The delay is partly due to a big staff reorganization and layoffs, said Coun. David Chernushenko, who chairs the environment committee.

The employee who was leading the renewable energy file has been shifted to a different role.

Bed and breakfast owner Angela Keller-Herzog is worried the city's renewable energy strategy won't see concrete actions and funding until after the 2018 election. (Kate Porter/CBC)
The process is further complicated because the city has been collaborating and holding meetings with some 100 people from dozens of local organizations — from developers and energy companies to school boards and government departments. 

For instance, the chief financial officer of the Ottawa-Carleton District School Board attended Tuesday's meeting to praise the city for taking the lead 

"This really had to be something that involved the city as a whole," said Chernushenko. "The City of Ottawa, the corporation, only consumes about 10 per cent of the energy and therefore emits about 10 per cent of the greenhouse gases of the city as a whole."

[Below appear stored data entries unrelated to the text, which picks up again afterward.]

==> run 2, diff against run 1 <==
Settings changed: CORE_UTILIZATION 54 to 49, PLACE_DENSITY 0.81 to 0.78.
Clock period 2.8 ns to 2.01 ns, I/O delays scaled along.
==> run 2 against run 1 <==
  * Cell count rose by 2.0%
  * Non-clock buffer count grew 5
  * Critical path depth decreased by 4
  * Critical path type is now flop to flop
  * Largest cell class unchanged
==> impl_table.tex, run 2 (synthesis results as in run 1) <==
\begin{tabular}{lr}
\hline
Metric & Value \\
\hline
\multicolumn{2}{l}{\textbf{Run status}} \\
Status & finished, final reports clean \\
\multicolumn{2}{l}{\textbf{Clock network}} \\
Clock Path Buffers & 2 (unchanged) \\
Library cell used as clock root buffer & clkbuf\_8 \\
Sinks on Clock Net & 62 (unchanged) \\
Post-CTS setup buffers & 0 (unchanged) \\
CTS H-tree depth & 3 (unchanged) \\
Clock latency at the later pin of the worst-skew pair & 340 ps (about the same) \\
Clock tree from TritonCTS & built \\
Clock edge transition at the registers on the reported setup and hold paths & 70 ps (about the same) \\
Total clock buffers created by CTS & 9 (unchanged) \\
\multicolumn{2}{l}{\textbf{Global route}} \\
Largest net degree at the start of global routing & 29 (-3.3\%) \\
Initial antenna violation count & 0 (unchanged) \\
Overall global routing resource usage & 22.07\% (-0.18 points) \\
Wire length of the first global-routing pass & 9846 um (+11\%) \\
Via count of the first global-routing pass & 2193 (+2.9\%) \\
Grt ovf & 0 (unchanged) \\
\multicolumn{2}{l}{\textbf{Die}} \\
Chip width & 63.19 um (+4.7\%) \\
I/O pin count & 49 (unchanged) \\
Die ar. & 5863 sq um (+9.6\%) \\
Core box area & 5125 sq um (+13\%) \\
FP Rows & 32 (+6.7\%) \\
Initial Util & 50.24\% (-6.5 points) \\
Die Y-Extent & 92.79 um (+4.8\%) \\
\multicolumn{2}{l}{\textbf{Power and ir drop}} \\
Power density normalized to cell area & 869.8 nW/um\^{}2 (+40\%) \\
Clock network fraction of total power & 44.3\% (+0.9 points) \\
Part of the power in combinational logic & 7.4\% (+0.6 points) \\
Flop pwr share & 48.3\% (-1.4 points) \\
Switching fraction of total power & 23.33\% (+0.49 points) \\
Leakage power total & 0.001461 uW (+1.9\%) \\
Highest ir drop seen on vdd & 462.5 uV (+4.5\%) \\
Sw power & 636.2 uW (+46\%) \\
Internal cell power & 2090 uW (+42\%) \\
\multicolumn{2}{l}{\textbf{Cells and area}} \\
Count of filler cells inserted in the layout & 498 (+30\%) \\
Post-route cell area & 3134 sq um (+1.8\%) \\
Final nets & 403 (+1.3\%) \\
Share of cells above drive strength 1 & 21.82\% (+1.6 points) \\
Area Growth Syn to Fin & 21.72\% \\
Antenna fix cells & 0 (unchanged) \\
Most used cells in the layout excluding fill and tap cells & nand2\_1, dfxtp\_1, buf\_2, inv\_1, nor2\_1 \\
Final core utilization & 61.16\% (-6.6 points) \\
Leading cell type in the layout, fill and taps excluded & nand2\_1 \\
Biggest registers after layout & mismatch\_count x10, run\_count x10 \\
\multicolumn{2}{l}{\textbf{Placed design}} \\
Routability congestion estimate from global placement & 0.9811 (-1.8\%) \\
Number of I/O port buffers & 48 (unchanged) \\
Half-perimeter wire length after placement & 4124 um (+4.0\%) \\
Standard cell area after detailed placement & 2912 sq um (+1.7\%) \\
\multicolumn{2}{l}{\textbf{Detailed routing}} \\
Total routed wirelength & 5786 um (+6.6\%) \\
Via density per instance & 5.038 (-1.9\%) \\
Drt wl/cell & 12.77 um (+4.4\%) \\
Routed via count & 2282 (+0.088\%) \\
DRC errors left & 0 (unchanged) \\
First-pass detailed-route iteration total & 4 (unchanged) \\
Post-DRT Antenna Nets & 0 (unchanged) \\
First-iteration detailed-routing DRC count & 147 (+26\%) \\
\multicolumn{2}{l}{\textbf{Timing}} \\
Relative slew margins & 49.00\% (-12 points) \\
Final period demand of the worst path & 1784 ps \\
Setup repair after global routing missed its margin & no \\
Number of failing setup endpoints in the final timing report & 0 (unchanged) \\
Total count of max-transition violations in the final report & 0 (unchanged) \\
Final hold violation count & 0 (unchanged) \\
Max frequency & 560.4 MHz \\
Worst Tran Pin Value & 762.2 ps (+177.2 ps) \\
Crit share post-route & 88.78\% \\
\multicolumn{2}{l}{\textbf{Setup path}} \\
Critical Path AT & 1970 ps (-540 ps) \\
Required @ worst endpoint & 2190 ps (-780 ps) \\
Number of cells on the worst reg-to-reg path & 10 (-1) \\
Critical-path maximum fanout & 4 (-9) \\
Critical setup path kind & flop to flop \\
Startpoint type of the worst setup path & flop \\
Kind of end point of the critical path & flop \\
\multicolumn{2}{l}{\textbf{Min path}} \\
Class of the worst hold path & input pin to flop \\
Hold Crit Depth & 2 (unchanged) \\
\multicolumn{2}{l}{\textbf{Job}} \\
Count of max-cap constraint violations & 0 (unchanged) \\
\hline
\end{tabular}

Chernushenko promised to push for the renewable energy report this fall to include as many specific recommendations as possible, and to argue that the plan receive money in the 2018 budget, "as tough a challenge as that's going to be."

$300,000 for eight pilot projects

In the meantime, the current 2017 city budget set aside $300,000 in one-time funding for eight "catalyst" pilot projects.

One will see the city spend $35,000 to test a technology that floods ice surfaces at arenas with water that is of ambient temperature, in a bid to eliminate the use of natural gas in the process.

The city will give a company called PrototypeD $22,000 to create off-the-grid "innovation pods" used to educate the public and entrepreneurs about sustainable energy and new technologies.

Ottawa Community Housing is getting a grant to educate more than 200 residents about energy use. (Ottawa Community Housing)
Ottawa Community Housing will receive the largest of the grants to help educate more than 200 residents in four of its social housing buildings about how much energy they use and how they can reduce that.

It plans to use the $70,000 grant to install real-time energy use meters in building lobbies, and provide residents with programmable thermostats and LED lights in their units.

"At the end of the day, they're the ones who have their finger on the button and they're the ones consuming in our bulk-metered buildings," said Dan Dicaire, an energy and sustainability officer at Ottawa Community Housing.